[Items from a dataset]
## arkanoid_audio
module arkanoid_audio
(
	input                clk_48m,
	input                reset,       
	input          [9:0] sound_raw,   
	input                pause,
	input                vol_boost,
	output signed [15:0] sound
);
reg [8:0] div;
always @(posedge clk_48m) begin
	if(!reset)
		div <= 9'd0;
	else
		div <= div + 9'd1;
end
wire dcrm_cen = !div;
wire signed [15:0] sound_dcrm;
jt49_dcrm2 #(16) dcrm
(
	.clk(clk_48m),
	.cen(dcrm_cen),
	.rst(~reset),
	.din({5'd0, sound_raw}),
	.dout(sound_dcrm)
);
wire signed [15:0] sound_filtered;
arkanoid_lpf lpf
(
	.clk(clk_48m),
	.reset(~reset),
	.in(sound_dcrm),
	.out(sound_filtered)
);
assign sound = pause ? 16'd0 : vol_boost ? (sound_filtered <<< 16'd5) : (sound_filtered <<< 16'd4);
endmodule
==> flow/config.mk <==
export PLATFORM = sky130hd
export DESIGN_NAME = arkanoid_audio
export DESIGN_NICKNAME = arkanoid_audio
export VERILOG_FILES = /design/flow/design.v
export SDC_FILE = /design/flow/constraint.sdc
export NUM_CORES = 4
export LEC_CHECK = 0
export CAP_MARGIN = 20
export CELL_PAD_IN_SITES_DETAIL_PLACEMENT = 0
export CELL_PAD_IN_SITES_GLOBAL_PLACEMENT = 0
export CORE_ASPECT_RATIO = 0.89
export CORE_MARGIN = 2
export CORE_UTILIZATION = 70
export CTS_CLUSTER_SIZE = 41
export GPL_ROUTABILITY_DRIVEN = 1
export HOLD_SLACK_MARGIN = 0.12
export MAX_ROUTING_LAYER = met4
export MIN_ROUTING_LAYER = met1
export PLACE_DENSITY_LB_ADDON = 0.07
export SLEW_MARGIN = 40
==> flow/constraint.sdc <==
create_clock -name core_clock -period 6.35 [get_ports {clk_48m}]
set_input_delay 1.2700 -clock core_clock [delete_from_list [all_inputs] [get_ports {clk_48m}]]
set_output_delay 1.2700 -clock core_clock [all_outputs]
set_load 0.01 [all_outputs]
run.sh (not shown) runs the stock make flow with config.mk's settings and CLKGATE_MAP_FILE=.
The baseline ran to the end with violations: setup timing.
Next try:
- CELL_PAD_IN_SITES_GLOBAL_PLACEMENT: 0 -> unset
- CORE_UTILIZATION: 70 -> 61
- CTS_CLUSTER_SIZE: 41 -> 55
- GPL_ROUTABILITY_DRIVEN: 1 -> 0
- PLACE_DENSITY_LB_ADDON: 0.07 -> 0.09
- clock period: 6.35 -> 8.89 ns (I/O delays scaled with it)
- The new run finished but fails on setup timing
- worst setup slack improves by 3.1 ns
- final cell count shrinks by 6.5%
- synthesized area is unchanged
- hold slack stays flat
- via count shrinks by 16%
- fmax grows by 6.1%
Next try:
- CORE_MARGIN: 2 -> 7
- CORE_UTILIZATION: 61 -> 20
- MIN_ROUTING_LAYER: met1 -> met2
Effect:
- The changed run completed and failed the layout checks on setup timing
- wire length went up by 29%
- count of clock-buffer cells in the layout shrinks by 1
- global-route usage went down by 13 points
- maximum frequency hardly moves
- cell area grows by 8.4%
- combinational power came out higher by about 4%
- setup slack barely changes
Next try:
- CELL_PAD_IN_SITES_DETAIL_PLACEMENT: 0 -> 1
- CORE_MARGIN: 7 -> 4
- CTS_CLUSTER_DIAMETER: unset -> 231
- MIN_ROUTING_LAYER: met2 -> met1
- PLACE_DENSITY: unset -> 0.94
- PLACE_DENSITY_LB_ADDON: 0.09 -> unset
- SLEW_MARGIN: 40 -> 5
- TNS_END_PERCENT: unset -> 50
The changed run completed, yet does not pass: setup timing.
Clock-buffer cell count is higher by 1.
Total power climbs by about 5.3%.
Sequential power is higher by about 1%.
Sequential cell count is unchanged.
Area after synthesis is unchanged.
Wire length increases by about 50%.
Global-route usage is lower by 0.38 points.
Die area drops by 3.4%.
Next try:
- CELL_PAD_IN_SITES_DETAIL_PLACEMENT: 1 -> 0
- CORE_MARGIN: 4 -> 7
- CORE_UTILIZATION: 20 -> 65
- CTS_CLUSTER_DIAMETER: 231 -> 292
- CTS_CLUSTER_SIZE: 55 -> 100
- HOLD_SLACK_MARGIN: 0.12 -> unset
- PLACE_DENSITY: 0.94 -> 0.64
- SLEW_MARGIN: 5 -> 40
- TNS_END_PERCENT: 50 -> unset
- The new run ran to the end with violations: setup timing
- cell count went down by about 24%
- count of clock-buffer cells in the layout went up by 1
- setup slack improves by 0.83 ns
- via count went down by about 20%
- wire length went down by about 50%
- power went down by 11%
- worst hold slack degrades by 0.0066 ns
- flip-flop count is unchanged
- final area went down by 6.2%
- non-clock buffer count went down by 2
Next try:
- CORE_MARGIN: 7 -> 2
- CORE_UTILIZATION: 65 -> 72
- CTS_CLUSTER_DIAMETER: 292 -> unset
- CTS_CLUSTER_SIZE: 100 -> 22
- HOLD_SLACK_MARGIN: unset -> -0.08
- PLACE_DENSITY: 0.64 -> unset
- PLACE_DENSITY_LB_ADDON: unset -> 0.09
The new run finished but failed the layout checks on setup timing; synthesized cell count is unchanged; sequential share of layout area stays flat; setup slack loses 0.34 ns; total power is about the same; routed wire length goes up by 8.9%; global-route usage climbs by 9.4 points; combinational power barely changes; non-clock buffer count is lower by 18; sequential cell count stays the same.

---

The RTL this note starts from:
==> flow/design.v <==
module jt49_dcrm2 #(parameter sw=8) (
    input                clk,
    input                cen,
    input                rst,
    input         [sw-1:0]  din,
    output signed [sw-1:0]  dout
);
localparam dw=10;  
reg  signed [sw+dw:0] integ, exact, error;
reg  signed [sw:0] pre_dout;
reg signed [sw:0] q;
always @(*) begin
    exact = integ+error;
    q = exact[sw+dw:dw];
    pre_dout  = { 1'b0, din } - q;
end
assign dout = pre_dout[sw-1:0];
always @(posedge clk)
    if( rst ) begin
        integ <= {sw+dw+1{1'b0}};
        error <= {sw+dw+1{1'b0}};
    end else if( cen ) begin
        integ <= integ + pre_dout;  
        error <= exact-{q, {dw{1'b0}}};
    end
endmodule
module iir_1st_order
#(
	parameter COEFF_WIDTH = 18,
	parameter COEFF_SCALE = 15,
	parameter DATA_WIDTH  = 16,
	parameter COUNT_BITS  = 10
)
(
	input clk,
	input reset,
	input [COUNT_BITS - 1 : 0] div,
	input signed [COEFF_WIDTH - 1 : 0] A2, B1, B2,
   input signed [DATA_WIDTH - 1 :0] in,
   output [DATA_WIDTH - 1:0] out
);
	reg signed [DATA_WIDTH-1:0] x0,x1,y0;
	reg signed [DATA_WIDTH + COEFF_WIDTH - 1 : 0] out32;
	reg [COUNT_BITS - 1:0] count;
	assign out = y0;
	always @ (*) begin
		out32 <= (B1*x0 + B2*x1) - A2*y0;  
	end
	always @ (posedge clk) begin
		if(reset) begin
			count <= 0;
			x0 <= 0;
			x1 <= 0;
			y0 <= 0;
		end
		else begin
			count <= count + 1'd1;
			if (count == div - 1) begin
					count <= 0;
					y0 <= {out32[DATA_WIDTH + COEFF_WIDTH - 1] , out32[COEFF_SCALE + DATA_WIDTH - 2 : COEFF_SCALE]};
					x1 <= x0;
					x0 <= in;
			end
		end
	end
endmodule  
module iir_2nd_order
#(
	parameter COEFF_WIDTH = 18,
	parameter COEFF_SCALE = 14,
	parameter DATA_WIDTH  = 16,
	parameter COUNT_BITS  = 10
)
(
	input clk,
	input reset,
	input [COUNT_BITS - 1 : 0] div,
	input signed [COEFF_WIDTH - 1 : 0] A2, A3, B1, B2, B3,
   input signed [DATA_WIDTH - 1 : 0] in,
   output [DATA_WIDTH - 1 : 0] out
);
	reg signed [DATA_WIDTH-1 : 0] x0,x1,x2;
	reg signed [DATA_WIDTH-1 : 0] y0,y1;
	reg signed [(DATA_WIDTH + COEFF_WIDTH - 1) : 0] out32;
	reg [COUNT_BITS : 0] count;
	assign out = y0;
	always @ (*) begin
		out32 <= (B1*x0 + B2*x1 + B3*x2) - (A2*y0 + A3*y1);  
	end
	always @ (posedge clk) begin
		if(reset) begin
			count <=  0;
			x0 <= 0;
			x1 <= 0;
			x2 <= 0;
			y0 <= 0;
			y1 <= 0; 
		end
		else begin
			count <= count + 1'd1;
			if (count == div - 1) begin
					count <= 0;
					y1 <= y0;
					y0 <= {out32[DATA_WIDTH + COEFF_WIDTH - 1] , out32[(DATA_WIDTH + COEFF_SCALE - 2) : COEFF_SCALE]};
					x2 <= x1;
					x1 <= x0;
					x0 <= in;
			end
		end
	end
endmodule  
module arkanoid_lpf(
	input clk,
	input reset,
	input signed [15:0] in,
	output signed [15:0] out);
	wire [9:0] div = 10'd256;  
	wire signed [17:0] A2;
	wire signed [17:0] B2;
	wire signed [17:0] B1;
	wire signed [15:0] audio_post_lpf1;
	assign A2 = -18'd18211;
	assign B1 = 18'd7278;
	assign B2 = 18'd7278;
	iir_1st_order lpf6db(.clk(clk),
								.reset(reset),
								.div(div),
								.A2(A2),
								.B1(B1),
								.B2(B2),
								.in(in),
								.out(audio_post_lpf1)); 
	assign out = audio_post_lpf1;
endmodule
module arkanoid_audio
(
	input                clk_48m,
	input                reset,       
	input          [9:0] sound_raw,   
	input                pause,
	input                vol_boost,
	output signed [15:0] sound
);
reg [8:0] div;
always @(posedge clk_48m) begin
	if(!reset)
		div <= 9'd0;
	else
		div <= div + 9'd1;
end
wire dcrm_cen = !div;
wire signed [15:0] sound_dcrm;
jt49_dcrm2 #(16) dcrm
(
	.clk(clk_48m),
	.cen(dcrm_cen),
	.rst(~reset),
	.din({5'd0, sound_raw}),
	.dout(sound_dcrm)
);
wire signed [15:0] sound_filtered;
arkanoid_lpf lpf
(
	.clk(clk_48m),
	.reset(~reset),
	.in(sound_dcrm),
	.out(sound_filtered)
);
assign sound = pause ? 16'd0 : vol_boost ? (sound_filtered <<< 16'd5) : (sound_filtered <<< 16'd4);
endmodule
clock: 9.35 ns
lec_check: 0
cap_margin: 5
core_margin: 2
core_utilization: 72
cts_cluster_diameter: 28
cts_cluster_size: 39
max_routing_layer: met4
setup_slack_margin: 1.05
slew_margin: 20
The baseline reached the layout checks and failed them: negative setup slack.
Edit:
--- a/flow/config.mk
+++ b/flow/config.mk
@@ -6,10 +6,10 @@
 export NUM_CORES = 4
 export LEC_CHECK = 0
-export CAP_MARGIN = 5
+export CAP_MARGIN = 15
 export CORE_MARGIN = 2
 export CORE_UTILIZATION = 72
-export CTS_CLUSTER_DIAMETER = 28
-export CTS_CLUSTER_SIZE = 39
+export CTS_CLUSTER_DIAMETER = 29
+export CTS_CLUSTER_SIZE = 41
 export MAX_ROUTING_LAYER = met4
-export SETUP_SLACK_MARGIN = 1.05
+export SETUP_SLACK_MARGIN = 1.21
 export SLEW_MARGIN = 20
==> flow/constraint.sdc (replaced) <==
create_clock -name core_clock -period 9.59 [get_ports {clk_48m}]
set_input_delay 1.9180 -clock core_clock [delete_from_list [all_inputs] [get_ports {clk_48m}]]
set_output_delay 1.9180 -clock core_clock [all_outputs]
set_load 0.01 [all_outputs]
The changed run completed and failed the layout checks on negative setup slack; routed wire length came out higher by about 2%; synthesized area is unchanged; worst hold slack is about the same; count of clock-buffer cells in the layout came out higher by 1; core utilization came out lower by 0.33 points; final area came out lower by about 0.4%; global-route usage came out higher by 0.65 points; non-clock buffer count came out lower by 33.
Edit:
==> flow/config.mk (replaced) <==
export PLATFORM = sky130hd
export DESIGN_NAME = arkanoid_audio
export DESIGN_NICKNAME = arkanoid_audio
export VERILOG_FILES = /design/flow/design.v
export SDC_FILE = /design/flow/constraint.sdc
export NUM_CORES = 4
export LEC_CHECK = 0
export CAP_MARGIN = 20
export CORE_MARGIN = 2
export CORE_UTILIZATION = 61
export SETUP_SLACK_MARGIN = 3.41
export SLEW_MARGIN = 20
==> flow/constraint.sdc (replaced) <==
create_clock -name core_clock -period 13.5 [get_ports {clk_48m}]
set_input_delay 2.7000 -clock core_clock [delete_from_list [all_inputs] [get_ports {clk_48m}]]
set_output_delay 2.7000 -clock core_clock [all_outputs]
set_load 0.01 [all_outputs]
Result:
- The changed run completed without violations
- routed wire length went down by a little under a tenth
- die area is higher by about a fifth
- register-to-register slack is better by 3.9 ns
- final cell count barely changes
- via count falls by a few percent
- first-iteration DRC count falls by a quarter to a third
- synthesized cell count is unchanged
Edit:
--- a/flow/config.mk
+++ b/flow/config.mk
@@ -8,5 +8,4 @@
 export CAP_MARGIN = 20
 export CORE_MARGIN = 2
-export CORE_UTILIZATION = 61
-export SETUP_SLACK_MARGIN = 3.41
+export CORE_UTILIZATION = 40
 export SLEW_MARGIN = 20
==> flow/constraint.sdc (replaced) <==
create_clock -name core_clock -period 20.0 [get_ports {clk_48m}]
set_input_delay 4.0000 -clock core_clock [delete_from_list [all_inputs] [get_ports {clk_48m}]]
set_output_delay 4.0000 -clock core_clock [all_outputs]
set_load 0.01 [all_outputs]
Outcome: Setup slack improves by 6.1 ns. Worst hold slack improves by 0.0035 ns. Combinational power falls by 32%. Clock power goes down by 33%. Total power came out lower by 33%. Cell area went up by 0.58%. Cell count is higher by 9.8%. Synthesized area is unchanged. First-iteration DRC count climbs by 1.2%. Global-route usage shrinks by 9.9 points.
Edit:
--- a/flow/config.mk
+++ b/flow/config.mk
@@ -7,5 +7,12 @@
 export LEC_CHECK = 0
 export CAP_MARGIN = 20
-export CORE_MARGIN = 2
-export CORE_UTILIZATION = 40
-export SLEW_MARGIN = 20
+export CELL_PAD_IN_SITES_DETAIL_PLACEMENT = 1
+export CELL_PAD_IN_SITES_GLOBAL_PLACEMENT = 3
+export CORE_MARGIN = 8
+export CORE_UTILIZATION = 54
+export CTS_CLUSTER_SIZE = 90
+export GPL_ROUTABILITY_DRIVEN = 0
+export PLACE_DENSITY_LB_ADDON = 0.16
+export SETUP_SLACK_MARGIN = -1.72
+export SLEW_MARGIN = 10
+export TNS_END_PERCENT = 5
Now the flow ended with an error in 3_1_place_gp_skip_io.
Die area shrinks by 17%.
Synthesized cell count stays the same.
Synthesized area does not change.

---

// arkanoid_audio: RTL as listed in full above, without the edits since
clock: 8.89 ns
lec_check: 0
cap_margin: 20
cell_pad_in_sites_detail_placement: 0
core_aspect_ratio: 0.89
core_margin: 2
core_utilization: 72
cts_cluster_diameter: 27
cts_cluster_size: 25
gpl_routability_driven: 0
hold_slack_margin: -0.08
max_routing_layer: met4
min_routing_layer: met1
place_density_lb_addon: 0.01
setup_slack_margin: 2.18
slew_margin: 40
The starting point ran to the end with violations: negative setup slack.
Edit:
--- a/flow/config.mk
+++ b/flow/config.mk
@@ -7,2 +7,3 @@
 export LEC_CHECK = 0
+export ABC_AREA = 1
 export CAP_MARGIN = 20
@@ -12,4 +13,4 @@
 export CORE_UTILIZATION = 72
-export CTS_CLUSTER_DIAMETER = 27
-export CTS_CLUSTER_SIZE = 25
+export CTS_CLUSTER_DIAMETER = 216
+export CTS_CLUSTER_SIZE = 80
 export GPL_ROUTABILITY_DRIVEN = 0
@@ -18,4 +19,4 @@
 export MIN_ROUTING_LAYER = met1
-export PLACE_DENSITY_LB_ADDON = 0.01
-export SETUP_SLACK_MARGIN = 2.18
-export SLEW_MARGIN = 40
+export PLACE_DENSITY = 0.39
+export SETUP_SLACK_MARGIN = 0.78
+export SLEW_MARGIN = 0
Outcome: The new run ran to the end with violations: negative setup slack. Synthesized area rose by about 4%. Via count rose by about 20%. Maximum frequency fell by about 0.8%. Sequential power rose by 5.5%. Power rose by about 20%. Clock power rose by about 2%.
Edit:
--- a/flow/config.mk
+++ b/flow/config.mk
@@ -11,12 +11,12 @@
 export CORE_ASPECT_RATIO = 0.89
-export CORE_MARGIN = 2
-export CORE_UTILIZATION = 72
-export CTS_CLUSTER_DIAMETER = 216
-export CTS_CLUSTER_SIZE = 80
+export CORE_MARGIN = 4
+export CORE_UTILIZATION = 20
+export CTS_CLUSTER_DIAMETER = 251
+export CTS_CLUSTER_SIZE = 55
 export GPL_ROUTABILITY_DRIVEN = 0
-export HOLD_SLACK_MARGIN = -0.08
+export HOLD_SLACK_MARGIN = 0.12
 export MAX_ROUTING_LAYER = met4
 export MIN_ROUTING_LAYER = met1
-export PLACE_DENSITY = 0.39
-export SETUP_SLACK_MARGIN = 0.78
-export SLEW_MARGIN = 0
+export PLACE_DENSITY = 0.94
+export SLEW_MARGIN = 40
+export TNS_END_PERCENT = 50
The new run reached the layout checks and failed them: negative setup slack.
Sequential share of layout area went down by 0.23 points.
Combinational power went down by about 2%.
Worst setup slack is better by 320 ps.
Total power went down by about 1.7%.
Non-clock buffer count went down by 8.
Wire length went down by 10%.
Edit:
==> flow/config.mk (replaced) <==
export PLATFORM = sky130hd
export DESIGN_NAME = arkanoid_audio
export DESIGN_NICKNAME = arkanoid_audio
export VERILOG_FILES = /design/flow/design.v
export SDC_FILE = /design/flow/constraint.sdc
export NUM_CORES = 4
export LEC_CHECK = 0
export CAP_MARGIN = 20
export CELL_PAD_IN_SITES_DETAIL_PLACEMENT = 2
export CORE_ASPECT_RATIO = 0.89
export CORE_MARGIN = 4
export CORE_UTILIZATION = 20
export CTS_CLUSTER_SIZE = 55
export GPL_ROUTABILITY_DRIVEN = 0
export HOLD_SLACK_MARGIN = 0.12
export MAX_ROUTING_LAYER = met4
export MIN_ROUTING_LAYER = met2
export PLACE_DENSITY_LB_ADDON = 0.09
export SLEW_MARGIN = 5
The changed run completed, yet does not pass: negative setup slack.
Final area goes down by 1.2%.
Via count grows by 15%.
Global-route usage went up by 10 points.
Power is estimated from default activity; no workload was simulated.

> **GOAL OF THE EXERCISE**: Count every line in the data that contains the word "error", then give that count and nothing else.

> **WRITTEN REPLY**: 5